Aim of the task:
Use the entries below and reproduce exactly the lines from the one containing "1 bit | 2 |" down to the one containing "start: declaration |", both of them included.

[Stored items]
========

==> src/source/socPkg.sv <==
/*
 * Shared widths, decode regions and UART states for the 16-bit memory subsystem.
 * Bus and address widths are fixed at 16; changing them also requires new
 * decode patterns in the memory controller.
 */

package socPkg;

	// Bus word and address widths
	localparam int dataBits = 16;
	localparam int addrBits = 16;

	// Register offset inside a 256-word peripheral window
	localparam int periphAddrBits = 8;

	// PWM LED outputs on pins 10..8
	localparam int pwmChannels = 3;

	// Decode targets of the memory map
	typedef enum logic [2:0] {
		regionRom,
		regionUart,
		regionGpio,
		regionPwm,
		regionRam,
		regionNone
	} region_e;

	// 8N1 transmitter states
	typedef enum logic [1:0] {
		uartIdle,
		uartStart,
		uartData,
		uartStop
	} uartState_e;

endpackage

========

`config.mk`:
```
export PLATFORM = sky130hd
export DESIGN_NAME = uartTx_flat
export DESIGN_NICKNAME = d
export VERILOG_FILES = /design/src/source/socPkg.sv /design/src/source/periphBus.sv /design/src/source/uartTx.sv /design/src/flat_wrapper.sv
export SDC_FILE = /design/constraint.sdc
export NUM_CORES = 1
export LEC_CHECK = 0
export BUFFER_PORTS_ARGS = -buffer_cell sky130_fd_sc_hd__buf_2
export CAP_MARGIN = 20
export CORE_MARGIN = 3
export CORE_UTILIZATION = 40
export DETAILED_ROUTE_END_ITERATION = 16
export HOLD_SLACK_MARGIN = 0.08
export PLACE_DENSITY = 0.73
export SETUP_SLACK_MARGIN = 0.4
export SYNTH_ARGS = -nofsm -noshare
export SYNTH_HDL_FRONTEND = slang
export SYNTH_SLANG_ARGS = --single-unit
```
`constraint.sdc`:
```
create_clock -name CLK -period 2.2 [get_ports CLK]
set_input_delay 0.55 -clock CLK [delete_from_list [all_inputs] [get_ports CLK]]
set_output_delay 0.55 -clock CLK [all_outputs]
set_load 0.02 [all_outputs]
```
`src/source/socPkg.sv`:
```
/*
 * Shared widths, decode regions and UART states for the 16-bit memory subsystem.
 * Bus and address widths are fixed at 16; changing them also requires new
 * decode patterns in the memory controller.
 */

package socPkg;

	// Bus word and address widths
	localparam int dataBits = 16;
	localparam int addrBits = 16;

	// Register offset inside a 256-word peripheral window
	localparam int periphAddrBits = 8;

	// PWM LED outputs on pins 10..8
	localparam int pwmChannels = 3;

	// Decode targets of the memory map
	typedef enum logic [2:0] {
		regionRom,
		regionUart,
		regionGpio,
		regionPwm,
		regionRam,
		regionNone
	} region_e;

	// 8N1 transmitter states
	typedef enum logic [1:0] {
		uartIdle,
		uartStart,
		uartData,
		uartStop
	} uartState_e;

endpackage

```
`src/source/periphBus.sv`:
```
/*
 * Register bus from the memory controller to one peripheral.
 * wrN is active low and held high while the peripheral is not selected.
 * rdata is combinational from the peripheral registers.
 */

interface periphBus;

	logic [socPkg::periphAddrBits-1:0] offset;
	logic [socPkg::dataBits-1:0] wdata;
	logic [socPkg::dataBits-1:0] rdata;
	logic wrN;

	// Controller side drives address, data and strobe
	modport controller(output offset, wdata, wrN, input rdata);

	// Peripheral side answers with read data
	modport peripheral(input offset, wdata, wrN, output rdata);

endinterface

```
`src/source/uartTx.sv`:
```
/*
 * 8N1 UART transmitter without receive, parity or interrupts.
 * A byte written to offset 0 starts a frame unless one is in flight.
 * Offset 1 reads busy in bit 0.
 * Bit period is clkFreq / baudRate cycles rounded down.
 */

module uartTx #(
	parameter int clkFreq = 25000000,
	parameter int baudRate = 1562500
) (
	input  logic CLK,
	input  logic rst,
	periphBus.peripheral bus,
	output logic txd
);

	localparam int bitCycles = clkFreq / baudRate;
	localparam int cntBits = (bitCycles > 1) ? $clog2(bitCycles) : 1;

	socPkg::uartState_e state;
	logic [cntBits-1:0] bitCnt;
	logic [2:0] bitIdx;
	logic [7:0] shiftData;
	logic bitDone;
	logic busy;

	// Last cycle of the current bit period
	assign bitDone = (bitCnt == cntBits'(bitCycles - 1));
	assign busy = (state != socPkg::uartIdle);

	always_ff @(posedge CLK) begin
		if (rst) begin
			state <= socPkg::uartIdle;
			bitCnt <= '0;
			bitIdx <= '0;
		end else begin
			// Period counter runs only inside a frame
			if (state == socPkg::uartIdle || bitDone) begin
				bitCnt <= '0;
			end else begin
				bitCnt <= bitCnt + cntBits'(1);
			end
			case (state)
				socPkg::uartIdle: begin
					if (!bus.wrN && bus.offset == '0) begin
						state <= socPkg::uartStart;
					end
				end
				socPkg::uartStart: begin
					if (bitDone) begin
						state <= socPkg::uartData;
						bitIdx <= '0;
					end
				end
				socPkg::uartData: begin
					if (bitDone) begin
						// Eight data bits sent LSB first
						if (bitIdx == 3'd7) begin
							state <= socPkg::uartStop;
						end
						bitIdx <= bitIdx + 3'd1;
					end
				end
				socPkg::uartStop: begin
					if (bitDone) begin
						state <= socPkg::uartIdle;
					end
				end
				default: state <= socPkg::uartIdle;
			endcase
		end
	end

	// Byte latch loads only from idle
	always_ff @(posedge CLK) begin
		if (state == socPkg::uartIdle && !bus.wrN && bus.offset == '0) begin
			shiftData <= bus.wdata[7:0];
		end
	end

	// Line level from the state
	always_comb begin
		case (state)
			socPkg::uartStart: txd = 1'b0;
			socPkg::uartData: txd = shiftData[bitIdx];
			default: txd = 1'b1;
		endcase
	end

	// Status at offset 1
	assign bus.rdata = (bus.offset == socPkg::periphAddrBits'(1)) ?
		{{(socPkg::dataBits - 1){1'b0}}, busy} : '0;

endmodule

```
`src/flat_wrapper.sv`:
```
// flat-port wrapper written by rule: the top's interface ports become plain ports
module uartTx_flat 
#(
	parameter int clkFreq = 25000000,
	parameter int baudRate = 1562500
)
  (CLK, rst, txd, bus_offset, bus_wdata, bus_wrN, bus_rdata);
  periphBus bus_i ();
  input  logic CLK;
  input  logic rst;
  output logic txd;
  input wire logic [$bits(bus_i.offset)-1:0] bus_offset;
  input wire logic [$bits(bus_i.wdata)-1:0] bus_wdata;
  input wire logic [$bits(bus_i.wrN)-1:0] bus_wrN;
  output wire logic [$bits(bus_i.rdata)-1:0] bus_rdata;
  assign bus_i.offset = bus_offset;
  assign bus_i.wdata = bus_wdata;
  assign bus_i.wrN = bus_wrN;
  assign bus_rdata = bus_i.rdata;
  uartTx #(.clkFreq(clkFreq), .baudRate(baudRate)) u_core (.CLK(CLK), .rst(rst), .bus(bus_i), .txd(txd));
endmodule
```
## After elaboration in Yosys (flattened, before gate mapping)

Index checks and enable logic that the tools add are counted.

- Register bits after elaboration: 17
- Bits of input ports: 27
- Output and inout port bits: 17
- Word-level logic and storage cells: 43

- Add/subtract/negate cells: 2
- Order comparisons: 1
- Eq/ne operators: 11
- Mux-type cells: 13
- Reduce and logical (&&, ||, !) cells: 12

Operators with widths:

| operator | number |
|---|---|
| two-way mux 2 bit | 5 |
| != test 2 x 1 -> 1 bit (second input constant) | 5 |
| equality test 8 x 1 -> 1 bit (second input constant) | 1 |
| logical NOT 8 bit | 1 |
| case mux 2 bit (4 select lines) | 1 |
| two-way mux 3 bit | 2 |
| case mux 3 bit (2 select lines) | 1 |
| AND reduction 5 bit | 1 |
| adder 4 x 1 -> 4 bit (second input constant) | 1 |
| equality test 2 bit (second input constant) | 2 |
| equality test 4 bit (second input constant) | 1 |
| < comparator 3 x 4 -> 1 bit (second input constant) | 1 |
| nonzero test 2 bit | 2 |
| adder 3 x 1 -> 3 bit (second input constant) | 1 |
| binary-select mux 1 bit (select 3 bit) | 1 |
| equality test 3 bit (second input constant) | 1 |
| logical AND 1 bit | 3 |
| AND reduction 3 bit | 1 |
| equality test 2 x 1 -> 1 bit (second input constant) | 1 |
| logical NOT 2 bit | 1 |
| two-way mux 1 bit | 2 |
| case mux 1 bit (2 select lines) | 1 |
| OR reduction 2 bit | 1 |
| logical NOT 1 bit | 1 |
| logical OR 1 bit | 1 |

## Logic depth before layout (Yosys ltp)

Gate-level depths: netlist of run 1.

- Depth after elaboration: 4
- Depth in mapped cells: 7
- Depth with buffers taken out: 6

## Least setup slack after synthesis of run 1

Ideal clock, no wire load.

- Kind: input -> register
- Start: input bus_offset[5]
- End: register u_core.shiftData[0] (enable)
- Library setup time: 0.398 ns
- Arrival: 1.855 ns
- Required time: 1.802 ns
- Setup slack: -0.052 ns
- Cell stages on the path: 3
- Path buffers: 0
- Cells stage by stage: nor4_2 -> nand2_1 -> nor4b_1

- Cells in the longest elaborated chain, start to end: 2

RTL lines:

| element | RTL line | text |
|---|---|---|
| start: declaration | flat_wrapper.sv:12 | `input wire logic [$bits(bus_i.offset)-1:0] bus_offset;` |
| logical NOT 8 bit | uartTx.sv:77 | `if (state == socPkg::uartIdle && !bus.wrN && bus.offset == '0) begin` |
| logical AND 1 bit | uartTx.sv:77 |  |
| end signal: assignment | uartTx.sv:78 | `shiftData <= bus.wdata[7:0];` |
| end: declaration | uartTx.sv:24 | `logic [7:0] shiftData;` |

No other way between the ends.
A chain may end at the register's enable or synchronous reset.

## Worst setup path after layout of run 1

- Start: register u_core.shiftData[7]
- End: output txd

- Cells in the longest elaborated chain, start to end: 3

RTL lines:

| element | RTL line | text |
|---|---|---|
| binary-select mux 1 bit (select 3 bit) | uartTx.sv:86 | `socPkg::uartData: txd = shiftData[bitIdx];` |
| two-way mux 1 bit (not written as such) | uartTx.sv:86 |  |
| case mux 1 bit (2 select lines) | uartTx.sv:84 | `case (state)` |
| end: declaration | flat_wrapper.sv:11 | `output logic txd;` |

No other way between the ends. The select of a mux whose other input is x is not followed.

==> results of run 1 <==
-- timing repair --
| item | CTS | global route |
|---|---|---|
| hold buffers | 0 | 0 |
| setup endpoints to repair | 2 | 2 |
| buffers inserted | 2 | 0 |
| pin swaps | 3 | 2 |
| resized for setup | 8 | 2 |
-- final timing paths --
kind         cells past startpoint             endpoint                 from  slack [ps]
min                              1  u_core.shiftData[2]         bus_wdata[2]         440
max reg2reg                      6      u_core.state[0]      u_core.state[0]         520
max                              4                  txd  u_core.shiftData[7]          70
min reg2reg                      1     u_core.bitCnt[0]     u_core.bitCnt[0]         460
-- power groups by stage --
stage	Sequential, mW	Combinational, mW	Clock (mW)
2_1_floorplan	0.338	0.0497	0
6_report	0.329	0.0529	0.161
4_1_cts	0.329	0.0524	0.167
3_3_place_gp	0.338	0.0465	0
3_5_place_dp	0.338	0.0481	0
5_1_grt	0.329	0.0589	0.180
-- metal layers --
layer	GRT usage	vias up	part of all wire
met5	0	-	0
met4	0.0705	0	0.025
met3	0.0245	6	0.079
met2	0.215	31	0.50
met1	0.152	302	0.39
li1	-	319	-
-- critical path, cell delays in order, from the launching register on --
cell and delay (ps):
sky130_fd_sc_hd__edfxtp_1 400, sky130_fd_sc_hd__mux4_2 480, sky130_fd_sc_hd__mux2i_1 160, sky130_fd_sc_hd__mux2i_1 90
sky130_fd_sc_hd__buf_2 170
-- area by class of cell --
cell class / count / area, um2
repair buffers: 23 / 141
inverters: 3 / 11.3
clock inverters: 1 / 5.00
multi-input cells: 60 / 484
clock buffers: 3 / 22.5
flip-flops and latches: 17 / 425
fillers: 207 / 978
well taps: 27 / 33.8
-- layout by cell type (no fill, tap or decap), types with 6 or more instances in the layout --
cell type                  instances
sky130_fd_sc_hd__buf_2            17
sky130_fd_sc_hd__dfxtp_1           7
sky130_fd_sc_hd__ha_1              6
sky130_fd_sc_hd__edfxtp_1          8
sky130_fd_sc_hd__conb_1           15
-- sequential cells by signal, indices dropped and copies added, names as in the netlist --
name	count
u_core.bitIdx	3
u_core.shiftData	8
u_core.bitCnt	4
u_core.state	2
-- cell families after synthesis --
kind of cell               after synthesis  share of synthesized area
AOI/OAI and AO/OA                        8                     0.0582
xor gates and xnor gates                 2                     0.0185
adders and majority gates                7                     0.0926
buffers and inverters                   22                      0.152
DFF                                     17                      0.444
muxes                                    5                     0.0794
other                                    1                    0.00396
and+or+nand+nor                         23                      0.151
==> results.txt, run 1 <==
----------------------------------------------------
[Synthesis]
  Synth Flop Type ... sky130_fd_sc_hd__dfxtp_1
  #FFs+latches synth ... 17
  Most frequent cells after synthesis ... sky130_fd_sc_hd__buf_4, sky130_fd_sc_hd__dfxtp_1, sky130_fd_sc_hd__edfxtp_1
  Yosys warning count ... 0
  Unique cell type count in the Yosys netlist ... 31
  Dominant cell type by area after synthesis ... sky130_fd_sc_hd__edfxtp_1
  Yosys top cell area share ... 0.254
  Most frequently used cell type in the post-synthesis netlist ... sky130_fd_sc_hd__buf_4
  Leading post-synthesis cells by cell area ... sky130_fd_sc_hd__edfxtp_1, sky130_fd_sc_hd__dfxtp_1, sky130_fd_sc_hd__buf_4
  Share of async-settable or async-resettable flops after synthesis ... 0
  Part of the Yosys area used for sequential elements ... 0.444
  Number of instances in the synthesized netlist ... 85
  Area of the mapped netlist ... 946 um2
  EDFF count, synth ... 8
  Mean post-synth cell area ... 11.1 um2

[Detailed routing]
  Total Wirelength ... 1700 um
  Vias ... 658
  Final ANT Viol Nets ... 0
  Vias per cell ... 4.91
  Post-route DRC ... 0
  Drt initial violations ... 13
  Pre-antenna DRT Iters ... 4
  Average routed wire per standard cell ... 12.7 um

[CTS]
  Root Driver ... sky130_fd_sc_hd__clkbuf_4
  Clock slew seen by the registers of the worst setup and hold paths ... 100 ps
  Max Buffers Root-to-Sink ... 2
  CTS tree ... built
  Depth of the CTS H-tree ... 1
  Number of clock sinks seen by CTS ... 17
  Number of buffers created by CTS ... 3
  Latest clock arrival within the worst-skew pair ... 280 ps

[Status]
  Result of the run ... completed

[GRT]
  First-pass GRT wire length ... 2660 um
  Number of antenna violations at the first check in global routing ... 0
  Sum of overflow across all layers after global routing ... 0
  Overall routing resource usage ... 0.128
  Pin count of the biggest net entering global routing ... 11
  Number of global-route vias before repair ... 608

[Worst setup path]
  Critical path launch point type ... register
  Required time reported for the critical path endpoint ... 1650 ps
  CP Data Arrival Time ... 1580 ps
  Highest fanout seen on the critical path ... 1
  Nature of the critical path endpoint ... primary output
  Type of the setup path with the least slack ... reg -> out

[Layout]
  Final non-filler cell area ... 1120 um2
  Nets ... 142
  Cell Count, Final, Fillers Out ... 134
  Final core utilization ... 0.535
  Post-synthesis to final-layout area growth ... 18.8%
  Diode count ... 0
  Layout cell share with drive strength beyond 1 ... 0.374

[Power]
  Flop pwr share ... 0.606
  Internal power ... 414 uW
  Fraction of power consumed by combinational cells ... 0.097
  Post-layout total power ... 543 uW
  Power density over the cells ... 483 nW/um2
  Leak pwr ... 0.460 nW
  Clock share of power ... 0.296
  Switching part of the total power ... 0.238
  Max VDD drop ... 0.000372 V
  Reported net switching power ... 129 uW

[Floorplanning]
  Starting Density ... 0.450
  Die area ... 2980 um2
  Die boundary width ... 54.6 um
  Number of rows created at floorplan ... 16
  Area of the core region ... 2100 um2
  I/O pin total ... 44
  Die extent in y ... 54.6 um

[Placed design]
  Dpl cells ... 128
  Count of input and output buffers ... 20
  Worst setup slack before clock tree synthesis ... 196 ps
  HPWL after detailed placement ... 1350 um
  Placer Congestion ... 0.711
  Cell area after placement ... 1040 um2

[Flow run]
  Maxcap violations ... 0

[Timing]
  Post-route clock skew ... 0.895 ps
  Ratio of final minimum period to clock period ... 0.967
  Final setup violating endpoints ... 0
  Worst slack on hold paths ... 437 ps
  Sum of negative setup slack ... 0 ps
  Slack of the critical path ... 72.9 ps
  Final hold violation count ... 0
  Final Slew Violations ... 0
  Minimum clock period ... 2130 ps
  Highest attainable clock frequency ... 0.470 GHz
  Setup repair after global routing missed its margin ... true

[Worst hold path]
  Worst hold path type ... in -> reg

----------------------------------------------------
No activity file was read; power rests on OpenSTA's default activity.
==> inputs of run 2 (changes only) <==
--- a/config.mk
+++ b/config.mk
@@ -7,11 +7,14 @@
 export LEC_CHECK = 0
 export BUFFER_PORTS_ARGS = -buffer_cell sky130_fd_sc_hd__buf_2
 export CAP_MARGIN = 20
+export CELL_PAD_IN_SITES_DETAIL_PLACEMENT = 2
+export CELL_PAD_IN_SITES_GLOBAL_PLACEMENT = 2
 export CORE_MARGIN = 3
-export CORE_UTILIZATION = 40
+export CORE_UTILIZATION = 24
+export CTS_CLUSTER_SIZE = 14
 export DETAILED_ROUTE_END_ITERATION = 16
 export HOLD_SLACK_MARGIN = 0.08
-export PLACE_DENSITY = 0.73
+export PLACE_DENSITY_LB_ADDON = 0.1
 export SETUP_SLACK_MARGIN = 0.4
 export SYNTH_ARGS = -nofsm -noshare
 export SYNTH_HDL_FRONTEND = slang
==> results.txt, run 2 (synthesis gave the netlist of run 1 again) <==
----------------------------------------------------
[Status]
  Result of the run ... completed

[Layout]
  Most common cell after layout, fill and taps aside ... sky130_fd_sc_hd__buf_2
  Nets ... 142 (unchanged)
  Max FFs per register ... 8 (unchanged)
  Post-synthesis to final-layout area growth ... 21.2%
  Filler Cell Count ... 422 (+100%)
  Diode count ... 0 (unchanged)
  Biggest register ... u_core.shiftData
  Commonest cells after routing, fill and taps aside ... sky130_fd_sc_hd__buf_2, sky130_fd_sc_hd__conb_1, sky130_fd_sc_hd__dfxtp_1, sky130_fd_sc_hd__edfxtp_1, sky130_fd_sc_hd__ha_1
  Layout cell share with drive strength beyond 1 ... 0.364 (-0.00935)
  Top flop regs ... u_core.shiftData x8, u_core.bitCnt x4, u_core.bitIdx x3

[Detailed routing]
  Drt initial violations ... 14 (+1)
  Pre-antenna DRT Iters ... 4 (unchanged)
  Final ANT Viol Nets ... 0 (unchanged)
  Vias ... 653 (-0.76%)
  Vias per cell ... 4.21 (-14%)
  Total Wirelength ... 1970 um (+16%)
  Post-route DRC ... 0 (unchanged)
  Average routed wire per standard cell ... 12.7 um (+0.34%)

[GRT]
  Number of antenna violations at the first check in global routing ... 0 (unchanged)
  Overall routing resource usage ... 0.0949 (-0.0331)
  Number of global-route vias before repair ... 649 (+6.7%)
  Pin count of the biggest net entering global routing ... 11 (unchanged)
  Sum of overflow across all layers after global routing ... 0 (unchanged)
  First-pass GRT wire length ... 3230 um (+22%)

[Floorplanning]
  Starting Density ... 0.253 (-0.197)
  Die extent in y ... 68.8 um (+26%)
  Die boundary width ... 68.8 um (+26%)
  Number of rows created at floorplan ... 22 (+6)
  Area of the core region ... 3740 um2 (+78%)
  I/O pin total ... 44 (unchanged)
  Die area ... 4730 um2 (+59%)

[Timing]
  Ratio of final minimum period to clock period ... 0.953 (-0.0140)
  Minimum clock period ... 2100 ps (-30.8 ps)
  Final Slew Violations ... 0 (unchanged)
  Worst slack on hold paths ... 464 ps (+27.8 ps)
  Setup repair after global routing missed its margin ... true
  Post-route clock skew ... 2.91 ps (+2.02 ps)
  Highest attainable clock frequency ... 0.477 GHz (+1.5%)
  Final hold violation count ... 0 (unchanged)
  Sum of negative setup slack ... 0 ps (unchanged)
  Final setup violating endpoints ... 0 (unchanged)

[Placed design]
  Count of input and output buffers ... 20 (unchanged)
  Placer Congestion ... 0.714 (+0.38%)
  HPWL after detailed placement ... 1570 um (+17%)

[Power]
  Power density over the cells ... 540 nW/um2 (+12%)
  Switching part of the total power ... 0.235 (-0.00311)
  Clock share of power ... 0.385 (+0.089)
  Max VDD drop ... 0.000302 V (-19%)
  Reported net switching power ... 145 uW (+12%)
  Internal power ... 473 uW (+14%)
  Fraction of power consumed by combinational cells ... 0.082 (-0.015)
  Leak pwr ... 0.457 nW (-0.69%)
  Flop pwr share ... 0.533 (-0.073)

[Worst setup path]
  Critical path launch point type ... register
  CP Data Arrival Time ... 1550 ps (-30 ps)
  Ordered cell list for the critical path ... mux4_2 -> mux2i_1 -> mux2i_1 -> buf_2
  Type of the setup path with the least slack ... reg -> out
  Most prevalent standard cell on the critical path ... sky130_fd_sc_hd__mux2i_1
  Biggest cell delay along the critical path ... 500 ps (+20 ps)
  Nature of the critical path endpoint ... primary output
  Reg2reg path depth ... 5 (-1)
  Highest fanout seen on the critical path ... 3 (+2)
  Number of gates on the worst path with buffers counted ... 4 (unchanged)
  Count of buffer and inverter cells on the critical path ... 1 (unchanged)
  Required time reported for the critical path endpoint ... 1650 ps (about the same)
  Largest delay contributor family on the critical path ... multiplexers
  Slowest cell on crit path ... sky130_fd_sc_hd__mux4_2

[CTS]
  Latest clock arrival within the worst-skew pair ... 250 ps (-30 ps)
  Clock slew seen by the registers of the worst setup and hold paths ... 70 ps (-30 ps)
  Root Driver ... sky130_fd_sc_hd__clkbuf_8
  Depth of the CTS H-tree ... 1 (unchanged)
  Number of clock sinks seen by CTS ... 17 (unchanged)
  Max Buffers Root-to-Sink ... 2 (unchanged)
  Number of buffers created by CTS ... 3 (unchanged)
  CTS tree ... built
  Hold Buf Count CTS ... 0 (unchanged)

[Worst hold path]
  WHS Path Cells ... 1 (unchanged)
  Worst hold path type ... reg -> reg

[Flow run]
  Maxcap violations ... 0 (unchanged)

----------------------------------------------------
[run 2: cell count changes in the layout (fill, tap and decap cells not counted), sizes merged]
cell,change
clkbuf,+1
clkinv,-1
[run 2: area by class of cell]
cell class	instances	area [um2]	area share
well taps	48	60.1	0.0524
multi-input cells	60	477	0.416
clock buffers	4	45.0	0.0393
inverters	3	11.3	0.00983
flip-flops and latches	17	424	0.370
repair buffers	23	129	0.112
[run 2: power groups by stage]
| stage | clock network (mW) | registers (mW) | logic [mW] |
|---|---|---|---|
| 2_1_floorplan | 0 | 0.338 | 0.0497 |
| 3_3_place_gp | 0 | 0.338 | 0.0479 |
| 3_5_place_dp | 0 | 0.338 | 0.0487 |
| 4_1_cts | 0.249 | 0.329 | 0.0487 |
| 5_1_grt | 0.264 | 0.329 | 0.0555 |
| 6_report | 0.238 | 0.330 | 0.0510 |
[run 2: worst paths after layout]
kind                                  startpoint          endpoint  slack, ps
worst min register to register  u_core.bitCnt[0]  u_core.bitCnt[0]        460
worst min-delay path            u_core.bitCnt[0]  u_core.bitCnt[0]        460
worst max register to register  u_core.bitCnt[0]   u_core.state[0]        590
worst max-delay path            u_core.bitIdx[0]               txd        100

========

The answer:
| two-way mux 1 bit | 2 |
| case mux 1 bit (2 select lines) | 1 |
| OR reduction 2 bit | 1 |
| logical NOT 1 bit | 1 |
| logical OR 1 bit | 1 |

## Logic depth before layout (Yosys ltp)

Gate-level depths: netlist of run 1.

- Depth after elaboration: 4
- Depth in mapped cells: 7
- Depth with buffers taken out: 6

## Least setup slack after synthesis of run 1

Ideal clock, no wire load.

- Kind: input -> register
- Start: input bus_offset[5]
- End: register u_core.shiftData[0] (enable)
- Library setup time: 0.398 ns
- Arrival: 1.855 ns
- Required time: 1.802 ns
- Setup slack: -0.052 ns
- Cell stages on the path: 3
- Path buffers: 0
- Cells stage by stage: nor4_2 -> nand2_1 -> nor4b_1

- Cells in the longest elaborated chain, start to end: 2

RTL lines:

| element | RTL line | text |
|---|---|---|
| start: declaration | flat_wrapper.sv:12 | `input wire logic [$bits(bus_i.offset)-1:0] bus_offset;` |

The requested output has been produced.